National Historic Sites of Tanzania
- Official name: Engaruka Irrigation Furrows

= Engaruka =

National Historic Site of Tanzania

Engaruka is an abandoned system of ruins located in northwest Monduli District in central Arusha Region. The site is in geographical range of the Great Rift Valley of northern Tanzania. Situated in the Monduli District, it is famed for its irrigation and cultivation structures. It is considered one of the most important Iron Age archaeological sites in Tanzania. The site is located in the ward of Engaruka. The site is registered as one of the National Historic Sites of Tanzania.

==The site==
Sometime in the 15th century, an Iron Age farming community built a large continuous village area on the footslopes of the Rift Valley escarpment, housing several thousand people. They developed an intricate irrigation and cultivation system, involving a stone-block canal channeling water from the Crater Highlands rift escarpment to stone-lined cultivation terraces. Measures were taken to prevent soil erosion and the fertility of the plots was increased by using the manure of stall fed cattle. For an unknown reason Engaruka was abandoned at latest in the mid-18th century. The site still poses many questions, including the identity of the founders, how they developed their farming system, and why they left.

Construction of Engaruka has traditionally been credited to the ancestors of the Iraqw, a Cushitic-speaking group of cultivators residing in the Mbulu Highlands of northern Tanzania. The modern Iraqw practice an intensive form of self-contained agriculture that bears a remarkable similarity to the ruins of stone-walled canals, dams and furrows that are found at Engaruka. Iraqw historical traditions likewise relate that their last significant migration to their present area of inhabitation occurred about two or three centuries ago after conflicts with the Barbaig sub-group of the Datoga, herders who are known to have occupied the Crater Highlands above Engaruka prior to the arrival of the Maasai. This population movement is reportedly consistent with the date of the Engaruka site's desertion, which is estimated at somewhere between 1700 and 1750. It also roughly coincides with the start of the diminishment of the Engaruka River's flow as well as those of other streams descending from the Ngorongoro highlands; water sources around which Engaruka's irrigation practices were centered. According to the Maasai, who are the present-day occupants of Engaruka, the Iraqw also already inhabited the site when their own ancestors first entered the region during the 18th century.

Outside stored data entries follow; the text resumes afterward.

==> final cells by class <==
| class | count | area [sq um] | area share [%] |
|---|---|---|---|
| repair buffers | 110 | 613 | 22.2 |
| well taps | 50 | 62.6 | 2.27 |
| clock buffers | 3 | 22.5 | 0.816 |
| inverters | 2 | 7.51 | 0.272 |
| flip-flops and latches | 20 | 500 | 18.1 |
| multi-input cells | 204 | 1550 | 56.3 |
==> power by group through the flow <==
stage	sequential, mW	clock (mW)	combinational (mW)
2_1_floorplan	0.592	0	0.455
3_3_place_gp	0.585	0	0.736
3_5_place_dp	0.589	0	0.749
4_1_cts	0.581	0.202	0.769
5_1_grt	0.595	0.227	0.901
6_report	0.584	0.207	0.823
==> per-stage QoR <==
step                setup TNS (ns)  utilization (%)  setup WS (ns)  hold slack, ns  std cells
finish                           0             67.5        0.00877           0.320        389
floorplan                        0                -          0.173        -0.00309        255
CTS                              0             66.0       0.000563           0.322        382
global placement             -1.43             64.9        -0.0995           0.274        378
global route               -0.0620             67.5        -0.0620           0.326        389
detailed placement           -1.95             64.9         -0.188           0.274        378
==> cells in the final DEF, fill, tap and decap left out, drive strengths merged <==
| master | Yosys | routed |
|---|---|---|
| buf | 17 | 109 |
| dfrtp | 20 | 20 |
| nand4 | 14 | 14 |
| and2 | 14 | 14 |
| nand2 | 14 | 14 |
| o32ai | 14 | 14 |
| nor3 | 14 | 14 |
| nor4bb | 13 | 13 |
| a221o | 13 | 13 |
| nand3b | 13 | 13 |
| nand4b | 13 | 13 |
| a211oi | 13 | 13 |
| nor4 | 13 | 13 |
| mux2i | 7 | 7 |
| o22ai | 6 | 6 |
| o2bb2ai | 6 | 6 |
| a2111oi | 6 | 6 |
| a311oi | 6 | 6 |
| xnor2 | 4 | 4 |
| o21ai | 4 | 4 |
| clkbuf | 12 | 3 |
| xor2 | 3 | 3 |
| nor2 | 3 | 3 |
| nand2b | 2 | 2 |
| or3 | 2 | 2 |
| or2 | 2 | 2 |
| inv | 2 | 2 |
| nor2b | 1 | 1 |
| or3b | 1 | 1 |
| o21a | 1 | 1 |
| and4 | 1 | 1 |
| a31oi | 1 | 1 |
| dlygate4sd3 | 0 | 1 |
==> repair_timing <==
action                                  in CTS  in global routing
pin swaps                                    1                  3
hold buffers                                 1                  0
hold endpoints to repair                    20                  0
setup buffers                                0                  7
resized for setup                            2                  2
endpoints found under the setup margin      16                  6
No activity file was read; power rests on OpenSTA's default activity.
File: src/podl_order_cell.sv
module podl_order_cell import podl_pkg::*;
(
    input  logic         clk,
    input  logic         rst_n,
    input  order_ctl_t   ctl,
    input  logic         rem_first,
    input  order_entry_t left,
    input  order_entry_t right,
    input  logic         rem_before,
    input  logic         cand_before,
    input  logic         cand_right,
    output order_entry_t entry,
    output logic         match,
    output logic         cand,
    output logic         rem_le,
    output logic         cand_le
);

    order_entry_t entry_reg;
    order_entry_t entry_next;
    order_entry_t ins;

    assign entry   = entry_reg;
    assign match   = entry_reg.valid && (entry_reg.slot == ctl.key);
    assign cand    = !entry_reg.valid ||
                     (!entry_reg.dirty && ($signed(ctl.prio) >= $signed(entry_reg.prio)));
    assign rem_le  = rem_before || match;
    assign cand_le = cand_before || cand;

    always_comb
    begin
        ins        = '{valid: 1'b1, dirty: 1'b0, slot: ctl.key, prio: ctl.prio};
        entry_next = entry_reg;
        unique case (ctl.op)
            ORD_HOLD:
            begin
                entry_next = entry_reg;
            end
            ORD_MARK:
            begin
                if (match)
                begin
                    entry_next.dirty = 1'b1;
                end
            end
            ORD_REMOVE:
            begin
                if (rem_le)
                begin
                    entry_next = right;
                end
            end
            ORD_RESORT:
            begin
                // removed entry sits ahead of the insertion point: close gap, insert behind
                if (rem_first)
                begin
                    if (cand_right && !cand_le)
                    begin
                        entry_next = ins;
                    end
                    else if (rem_le && !cand_le && !cand_right)
                    begin
                        entry_next = right;
                    end
                end
                else
                begin
                    if (cand && !cand_before)
                    begin
                        entry_next = ins;
                    end
                    else if (cand_before && !rem_before)
                    begin
                        entry_next = left;
                    end
                end
            end
            default:
            begin
                entry_next = entry_reg;
            end
        endcase
    end

    always_ff @(posedge clk or negedge rst_n)
    begin
        if (!rst_n)
        begin
            entry_reg <= '0;
        end
        else
        begin
            entry_reg <= entry_next;
        end
    end

endmodule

Engaruka has also been linked to the Sonjo, a numerically small Bantu-speaking living some 60 miles to the northwest. Like the Iraqw, they are known for their use of irrigation systems in agriculture. The Sonjo also maintain terraced village sites, albeit of considerably more rudimentary form than what is found at Engaruka. New studies have also revealed new information about the Middle Stone Age and Pastoral Neolithic occupational histories of the area.

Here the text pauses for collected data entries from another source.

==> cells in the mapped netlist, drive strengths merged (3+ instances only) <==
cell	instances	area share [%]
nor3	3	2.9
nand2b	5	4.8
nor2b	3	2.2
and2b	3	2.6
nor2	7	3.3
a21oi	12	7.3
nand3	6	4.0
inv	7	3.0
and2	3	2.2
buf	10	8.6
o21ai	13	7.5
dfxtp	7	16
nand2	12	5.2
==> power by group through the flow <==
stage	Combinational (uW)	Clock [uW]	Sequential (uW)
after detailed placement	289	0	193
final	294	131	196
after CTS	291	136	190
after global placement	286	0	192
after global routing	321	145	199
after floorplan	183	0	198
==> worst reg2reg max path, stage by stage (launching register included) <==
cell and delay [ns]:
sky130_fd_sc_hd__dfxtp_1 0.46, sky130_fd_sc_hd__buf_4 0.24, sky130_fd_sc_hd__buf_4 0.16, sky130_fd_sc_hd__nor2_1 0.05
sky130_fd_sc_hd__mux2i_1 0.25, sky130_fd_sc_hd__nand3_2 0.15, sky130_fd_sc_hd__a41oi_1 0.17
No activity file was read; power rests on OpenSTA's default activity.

The settled irrigation agriculture system represented at Engaruka has strong and detailed parallels with that of the Sonjo who live farther north in this section of the Rift Valley, near Lake Natron. These similarities include overall village structure, house place- ment and construction, and ceremonial outdoor hearth design, indicating the Sonjo agricultural settlement system has a respectable antiquity.
— Christopher Ehret

==History of archaeological research==
The first European to record the existence of these ruins was Gustav Fischer, who passed them on 5 July 1883, and compared them to the tumbled-down walls of ancient castles. Scoeller and Kaiser mentioned the ruins of "Ngaruku" including great stone circles and dams in 1896–97. The first detailed and archaeological investigation was by Hans Reck, in 1913. Louis Leakey and Mary Leakey investigated the site in 1935, but were disappointed by the lack of burial sites. They estimated a population of 30,000, but this figure is now considered exaggerated.

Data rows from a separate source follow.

`src/lcrd_pkg.sv`:
```
// Shared types and constants of the LED command and rainbow driver.
`default_nettype none

package lcrd_pkg;

  typedef struct packed {
    logic       req_type;
    logic [7:0] rx_char;
  } in_t;

  typedef struct packed {
    logic [1:0] out_kind;
    logic [7:0] out_byte;
    logic [1:0] status_code;
    logic       last_of_run;
  } out_t;

  // Request types
  localparam logic REQ_CHAR = 1'b0;
  localparam logic REQ_TICK = 1'b1;

  // Result kinds
  localparam logic [1:0] KIND_ECHO   = 2'd0;
  localparam logic [1:0] KIND_FRAME  = 2'd1;
  localparam logic [1:0] KIND_STATUS = 2'd2;

  // Status codes
  localparam logic [1:0] STAT_COLOUR   = 2'd0;
  localparam logic [1:0] STAT_RAINBOW  = 2'd1;
  localparam logic [1:0] STAT_TOO_LONG = 2'd2;
  localparam logic [1:0] STAT_FORMAT   = 2'd3;

  // Register indexes
  localparam logic REG_BRIGHTNESS = 1'b0;
  localparam logic REG_OFFSET     = 1'b1;

  localparam logic [4:0] BRIGHTNESS_RESET = 5'd1;
  localparam logic [7:0] OFFSET_RESET     = 8'd25;

  // Characters
  localparam logic [7:0] CHAR_DEL   = 8'd127;
  localparam logic [7:0] CHAR_CR    = 8'h0D;
  localparam logic [7:0] CHAR_BS    = 8'h08;
  localparam logic [7:0] CHAR_SPACE = 8'h20;
  localparam logic [7:0] CHAR_HASH  = 8'h23;
  localparam logic [7:0] CHAR_D     = 8'h44;
  localparam logic [7:0] CHAR_SIX   = 8'h36;
  localparam logic [7:0] CHAR_EIGHT = 8'h38;
  localparam logic [7:0] ECHO_LOW   = 8'd20;

  localparam logic [7:0] HDR_MARK   = 8'hE0;

  localparam int unsigned RAINBOW_LEN = 12;
  localparam logic [8*RAINBOW_LEN-1:0] RAINBOW_WORD = "#FULLRAINBOW";

endpackage

`default_nettype wire

```
`src/lcrd_ram.sv`:
```
// Generic single-port-write RAM with registered read.
`default_nettype none

module lcrd_ram #(
  parameter int unsigned WIDTH = 8,
  parameter int unsigned DEPTH = 16
) (
  input  wire logic                     clk_i,
  input  wire logic                     we_i,
  input  wire logic [$clog2(DEPTH)-1:0] waddr_i,
  input  wire logic [WIDTH-1:0]         wdata_i,
  input  wire logic [$clog2(DEPTH)-1:0] raddr_i,
  output logic      [WIDTH-1:0]         rdata_o
);

  logic [WIDTH-1:0] mem_q [DEPTH];

  always_ff @(posedge clk_i) begin
    if (we_i) begin
      mem_q[waddr_i] <= wdata_i;
    end
    rdata_o <= mem_q[raddr_i];
  end

endmodule

`default_nettype wire

```
`src/led_command_and_rainbow_driver.sv`:
```
// Top level: line editor, command parser, color wheel and strip frame generator.
// A character is dispatched, then gives up to 3 results, one per cycle unless stalled.
// A carriage return scans the line, each character read from RAM and then checked,
// at most 13 characters, then emits 1 result, or a frame of 8+4*LED_COUNT bytes plus status.
// A tick uses the shared color wheel unit, then one frame byte per cycle unless stalled.
// Reset: line empty, all LEDs off, rainbow off, position 0; the line RAM is not cleared.
`default_nettype none

module led_command_and_rainbow_driver #(
  parameter int unsigned LINE_LENGTH = 15,
  parameter int unsigned LED_COUNT   = 3
) (
  input  wire logic            clk_i,
  input  wire logic            rst_ni,
  input  wire logic            in_valid_i,
  output logic                 in_ready_o,
  input  wire lcrd_pkg::in_t   in_data_i,
  output logic                 out_valid_o,
  input  wire logic            out_ready_i,
  output lcrd_pkg::out_t       out_data_o,
  input  wire logic            psel,
  input  wire logic            penable,
  input  wire logic            pwrite,
  input  wire logic [2:0]      paddr,
  input  wire logic [31:0]     pwdata,
  output logic      [31:0]     prdata,
  output logic                 pready
);

  import lcrd_pkg::*;

  localparam int unsigned ADDR_W    = $clog2(LINE_LENGTH);
  localparam int unsigned CNT_W     = $clog2(LINE_LENGTH + 1);
  localparam int unsigned LED_W     = (LED_COUNT > 1) ? $clog2(LED_COUNT) : 1;
  localparam int unsigned FRAME_LEN = 8 + 4 * LED_COUNT;
  localparam int unsigned FCNT_W    = $clog2(FRAME_LEN);
  localparam int unsigned SCAN_MAX  = RAINBOW_LEN + 1;

  localparam logic [3:0] S_IDLE = 4'd0;
  localparam logic [3:0] S_DISP = 4'd1;
  localparam logic [3:0] S_ECHO = 4'd2;
  localparam logic [3:0] S_STAT = 4'd3;
  localparam logic [3:0] S_DEL  = 4'd4;
  localparam logic [3:0] S_RD   = 4'd5;
  localparam logic [3:0] S_CHK  = 4'd6;
  localparam logic [3:0] S_DEC  = 4'd7;
  localparam logic [3:0] S_WHL0 = 4'd8;
  localparam logic [3:0] S_WHL1 = 4'd9;
  localparam logic [3:0] S_FRM  = 4'd10;

  function automatic logic [23:0] wheel(input logic [7:0] pos);
    logic [7:0] p;
    logic [7:0] q;
    logic [7:0] t;
    logic [23:0] c;
    p = ~pos;
    if (p < 8'd85) begin
      q = p;
    end else if (p < 8'd170) begin
      q = p - 8'd85;
    end else begin
      q = p - 8'd170;
    end
    t = {q[6:0], 1'b0} + q;
    if (p < 8'd85) begin
      c = {8'd255 - t, 8'd0, t};
    end else if (p < 8'd170) begin
      c = {8'd0, t, 8'd255 - t};
    end else begin
      c = {t, 8'd255 - t, 8'd0};
    end
    return c;
  endfunction

  function automatic logic [4:0] hex_digit(input logic [7:0] ch);
    // {valid, value}
    logic [4:0] r;
    r = 5'd0;
    if (ch >= 8'h30 && ch <= 8'h39) begin
      r = {1'b1, 4'(ch - 8'h30)};
    end else if (ch >= 8'h41 && ch <= 8'h46) begin
      r = {1'b1, 4'(ch - 8'h37)};
    end
    return r;
  endfunction

  logic [3:0]        state_q, state_d;
  logic              type_q, type_d;
  logic [7:0]        char_q, char_d;
  logic [CNT_W-1:0]  cnt_q, cnt_d;
  logic [CNT_W-1:0]  lim_q, lim_d;
  logic [CNT_W-1:0]  idx_q, idx_d;
  logic              full_q, full_d;
  logic [1:0]        stat_q, stat_d;
  logic [1:0]        dcnt_q, dcnt_d;
  logic              rb_ok_q, rb_ok_d;
  logic              fmt_ok_q, fmt_ok_d;
  logic [23:0]       col_q, col_d;
  logic [LED_W-1:0]  led_q, led_d;
  logic [FCNT_W-1:0] fcnt_q, fcnt_d;
  logic              fstat_q, fstat_d;
  logic              rainbow_q, rainbow_d;
  logic [7:0]        pos_q, pos_d;
  logic [23:0]       leds_q [LED_COUNT];
  logic [23:0]       leds_d [LED_COUNT];
  logic [4:0]        bright_q;
  logic [7:0]        off_q;
  logic              out_valid_q, out_valid_d;
  out_t              out_q, out_d;

  logic              ram_we;
  logic [7:0]        ram_rdata;
  logic [CNT_W-1:0]  cnt_inc;
  logic              slot_free;
  logic [7:0]        whl_in;
  logic [23:0]       whl_out;
  logic [4:0]        hex;
  logic [7:0]        rb_char;
  logic [7:0]        digit;
  logic [FCNT_W-1:0] fj;
  logic [LED_W-1:0]  fled;
  logic [23:0]       fcol;
  logic [7:0]        fbyte;
  logic              cfg_wr;

  lcrd_ram #(
    .WIDTH(8),
    .DEPTH(LINE_LENGTH)
  ) u_line_ram (
    .clk_i  (clk_i),
    .we_i   (ram_we),
    .waddr_i(cnt_q[ADDR_W-1:0]),
    .wdata_i(char_q),
    .raddr_i(idx_q[ADDR_W-1:0]),
    .rdata_o(ram_rdata)
  );

  // Configuration registers
  assign pready = 1'b1;
  assign cfg_wr = psel && penable && pwrite;
  assign prdata = (paddr[2] == REG_OFFSET) ? {24'd0, off_q} : {27'd0, bright_q};

  always_ff @(posedge clk_i or negedge rst_ni) begin
    if (!rst_ni) begin
      bright_q <= BRIGHTNESS_RESET;
      off_q    <= OFFSET_RESET;
    end else if (cfg_wr) begin
      if (paddr[2] == REG_BRIGHTNESS) begin
        bright_q <= pwdata[4:0];
      end else begin
        off_q <= pwdata[7:0];
      end
    end
  end

  assign in_ready_o  = (state_q == S_IDLE);
  assign out_valid_o = out_valid_q;
  assign out_data_o  = out_q;
  assign slot_free   = !out_valid_q || out_ready_i;
  assign cnt_inc     = cnt_q + 1'b1;

  // Shared color wheel unit: LED 0 first, then the lagging LEDs
  assign whl_in  = (state_q == S_WHL0) ? pos_q : pos_q - off_q;
  assign whl_out = wheel(whl_in);

  assign hex     = hex_digit(ram_rdata);
  assign rb_char = RAINBOW_WORD[(RAINBOW_LEN - 1 - int'(idx_q)) * 8 +: 8];
  assign digit   = ram_rdata - CHAR_SIX;

  // Frame byte select
  assign fj   = fcnt_q - FCNT_W'(4);
  assign fled = LED_W'(fj >> 2);
  assign fcol = leds_q[fled];
  always_comb begin
    if (fcnt_q < FCNT_W'(4)) begin
      fbyte = 8'h00;
    end else if (fcnt_q < FCNT_W'(4 + 4 * LED_COUNT)) begin
      case (fj[1:0])
        2'd0:    fbyte = HDR_MARK | {3'd0, bright_q};
        2'd1:    fbyte = fcol[7:0];
        2'd2:    fbyte = fcol[15:8];
        default: fbyte = fcol[23:16];
      endcase
    end else begin
      fbyte = 8'hFF;
    end
  end

  always_comb begin
    state_d     = state_q;
    type_d      = type_q;
    char_d      = char_q;
    cnt_d       = cnt_q;
    lim_d       = lim_q;
    idx_d       = idx_q;
    full_d      = full_q;
    stat_d      = stat_q;
    dcnt_d      = dcnt_q;
    rb_ok_d     = rb_ok_q;
    fmt_ok_d    = fmt_ok_q;
    col_d       = col_q;
    led_d       = led_q;
    fcnt_d      = fcnt_q;
    fstat_d     = fstat_q;
    rainbow_d   = rainbow_q;
    pos_d       = pos_q;
    leds_d      = leds_q;
    ram_we      = 1'b0;
    out_valid_d = out_valid_q && !out_ready_i;
    out_d       = out_q;

    case (state_q)
      S_IDLE: begin
        if (in_valid_i) begin
          type_d  = in_data_i.req_type;
          char_d  = in_data_i.rx_char;
          state_d = S_DISP;
        end
      end
      S_DISP: begin
        if (type_q == REQ_TICK) begin
          state_d = rainbow_q ? S_WHL0 : S_IDLE;
        end else if (char_q == CHAR_DEL) begin
          if (cnt_q == '0) begin
            state_d = S_IDLE;
          end else begin
            cnt_d   = cnt_q - 1'b1;
            dcnt_d  = 2'd0;
            state_d = S_DEL;
          end
        end else if (char_q == CHAR_CR) begin
          lim_d    = cnt_q;
          cnt_d    = '0;
          idx_d    = '0;
          rb_ok_d  = 1'b1;
          fmt_ok_d = 1'b1;
          state_d  = S_RD;
        end else begin
          ram_we = 1'b1;
          full_d = (cnt_inc == CNT_W'(LINE_LENGTH));
          cnt_d  = full_d ? '0 : cnt_inc;
          stat_d = STAT_TOO_LONG;
          if (char_q >= ECHO_LOW && char_q < CHAR_DEL) begin
            state_d = S_ECHO;
          end else if (full_d) begin
            state_d = S_STAT;
          end else begin
            state_d = S_IDLE;
          end
        end
      end
      S_ECHO: begin
        if (slot_free) begin
          out_valid_d = 1'b1;
          out_d       = '{out_kind: KIND_ECHO, out_byte: char_q, status_code: 2'd0,
                          last_of_run: !full_q};
          state_d     = full_q ? S_STAT : S_IDLE;
        end
      end
      S_STAT: begin
        if (slot_free) begin
          out_valid_d = 1'b1;
          out_d       = '{out_kind: KIND_STATUS, out_byte: 8'd0, status_code: stat_q,
                          last_of_run: 1'b1};
          state_d     = S_IDLE;
        end
      end
      S_DEL: begin
        if (slot_free) begin
          out_valid_d = 1'b1;
          out_d       = '{out_kind: KIND_ECHO,
                          out_byte: (dcnt_q == 2'd1) ? CHAR_SPACE : CHAR_BS,
                          status_code: 2'd0, last_of_run: (dcnt_q == 2'd2)};
          dcnt_d      = dcnt_q + 1'b1;
          if (dcnt_q == 2'd2) begin
            state_d = S_IDLE;
          end
        end
      end
      S_RD: begin
        // The read of idx_q is in flight; stop at the line end or once past the longest word
        if (idx_q == lim_q || idx_q == CNT_W'(SCAN_MAX)) begin
          state_d = S_DEC;
        end else begin
          state_d = S_CHK;
        end
      end
      S_CHK: begin
        if (ram_rdata == 8'd0) begin
          state_d = S_DEC;
        end else begin
          if (idx_q < CNT_W'(RAINBOW_LEN) && ram_rdata != rb_char) begin
            rb_ok_d = 1'b0;
          end
          if (idx_q == '0) begin
            if (ram_rdata != CHAR_HASH) fmt_ok_d = 1'b0;
          end else if (idx_q <= CNT_W'(6)) begin
            if (!hex[4]) fmt_ok_d = 1'b0;
            col_d = {col_q[19:0], hex[3:0]};
          end else if (idx_q == CNT_W'(7)) begin
            if (ram_rdata != CHAR_D) fmt_ok_d = 1'b0;
          end else if (idx_q == CNT_W'(8)) begin
            if (ram_rdata < CHAR_SIX || ram_rdata > CHAR_EIGHT ||
                digit >= 8'(LED_COUNT)) begin
              fmt_ok_d = 1'b0;
            end
            led_d = digit[LED_W-1:0];
          end
          idx_d   = idx_q + 1'b1;
          state_d = S_RD;
        end
      end
      S_DEC: begin
        if (idx_q == CNT_W'(RAINBOW_LEN) && rb_ok_q) begin
          rainbow_d = 1'b1;
          stat_d    = STAT_RAINBOW;
          state_d   = S_STAT;
        end else if (idx_q >= CNT_W'(9) && fmt_ok_q) begin
          rainbow_d     = 1'b0;
          leds_d[led_q] = col_q;
          stat_d        = STAT_COLOUR;
          fstat_d       = 1'b1;
          fcnt_d        = '0;
          state_d       = S_FRM;
        end else begin
          stat_d  = STAT_FORMAT;
          state_d = S_STAT;
        end
      end
      S_WHL0: begin
        leds_d[0] = whl_out;
        state_d   = S_WHL1;
      end
      S_WHL1: begin
        for (int k = 1; k < LED_COUNT; k++) begin
          leds_d[k] = whl_out;
        end
        pos_d   = pos_q + 1'b1;
        fstat_d = 1'b0;
        fcnt_d  = '0;
        state_d = S_FRM;
      end
      S_FRM: begin
        if (slot_free) begin
          out_valid_d = 1'b1;
          out_d       = '{out_kind: KIND_FRAME, out_byte: fbyte, status_code: 2'd0,
                          last_of_run: (fcnt_q == FCNT_W'(FRAME_LEN - 1)) && !fstat_q};
          fcnt_d      = fcnt_q + 1'b1;
          if (fcnt_q == FCNT_W'(FRAME_LEN - 1)) begin
            state_d = fstat_q ? S_STAT : S_IDLE;
          end
        end
      end
      default: begin
        state_d = S_IDLE;
      end
    endcase
  end

  always_ff @(posedge clk_i or negedge rst_ni) begin
    if (!rst_ni) begin
      state_q     <= S_IDLE;
      cnt_q       <= '0;
      rainbow_q   <= 1'b0;
      pos_q       <= 8'd0;
      out_valid_q <= 1'b0;
      for (int k = 0; k < LED_COUNT; k++) begin
        leds_q[k] <= 24'd0;
      end
    end else begin
      state_q     <= state_d;
      cnt_q       <= cnt_d;
      rainbow_q   <= rainbow_d;
      pos_q       <= pos_d;
      out_valid_q <= out_valid_d;
      leds_q      <= leds_d;
    end
  end

  always_ff @(posedge clk_i) begin
    type_q   <= type_d;
    char_q   <= char_d;
    lim_q    <= lim_d;
    idx_q    <= idx_d;
    full_q   <= full_d;
    stat_q   <= stat_d;
    dcnt_q   <= dcnt_d;
    rb_ok_q  <= rb_ok_d;
    fmt_ok_q <= fmt_ok_d;
    col_q    <= col_d;
    led_q    <= led_d;
    fcnt_q   <= fcnt_d;
    fstat_q  <= fstat_d;
    out_q    <= out_d;
  end

  // The line count never holds a full line
  a_cnt_range: assert property (@(posedge clk_i) disable iff (!rst_ni)
    cnt_q < CNT_W'(LINE_LENGTH))
    else $error("line count reached line length");

  // A status result always closes its run
  a_status_last: assert property (@(posedge clk_i) disable iff (!rst_ni)
    out_valid_o && out_data_o.out_kind == KIND_STATUS |-> out_data_o.last_of_run)
    else $error("status result not last of run");

  // A tick with rainbow off is dropped right after dispatch
  a_idle_tick: assert property (@(posedge clk_i) disable iff (!rst_ni)
    in_valid_i && in_ready_o && in_data_i.req_type == REQ_TICK && !rainbow_q
    |-> ##2 in_ready_o)
    else $error("tick with rainbow off not dropped");

  // Carriage return empties the line
  a_cr_clears: assert property (@(posedge clk_i) disable iff (!rst_ni)
    in_valid_i && in_ready_o && in_data_i.req_type == REQ_CHAR &&
    in_data_i.rx_char == CHAR_CR |-> ##2 cnt_q == '0)
    else $error("carriage return did not clear the line");

endmodule

`default_nettype wire
```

John Sutton of the British Institute in Eastern Africa later conducted excavations at Engaruka, and in 2002-2005 Ari Siiriainen led a research team from the Department of Archaeology at the University of Helsinki. In 2001–2004, studies were conducted by Daryl Stump of University College London as part of his PhD thesis work. In 2006, the University of Helsinki resumed Siiriainen's work, concentrating on the connections between Engaruka and the Sonjo area.

==Modern Engaruka==
Engaruka is also the name of a modern village not far from the archaeological site.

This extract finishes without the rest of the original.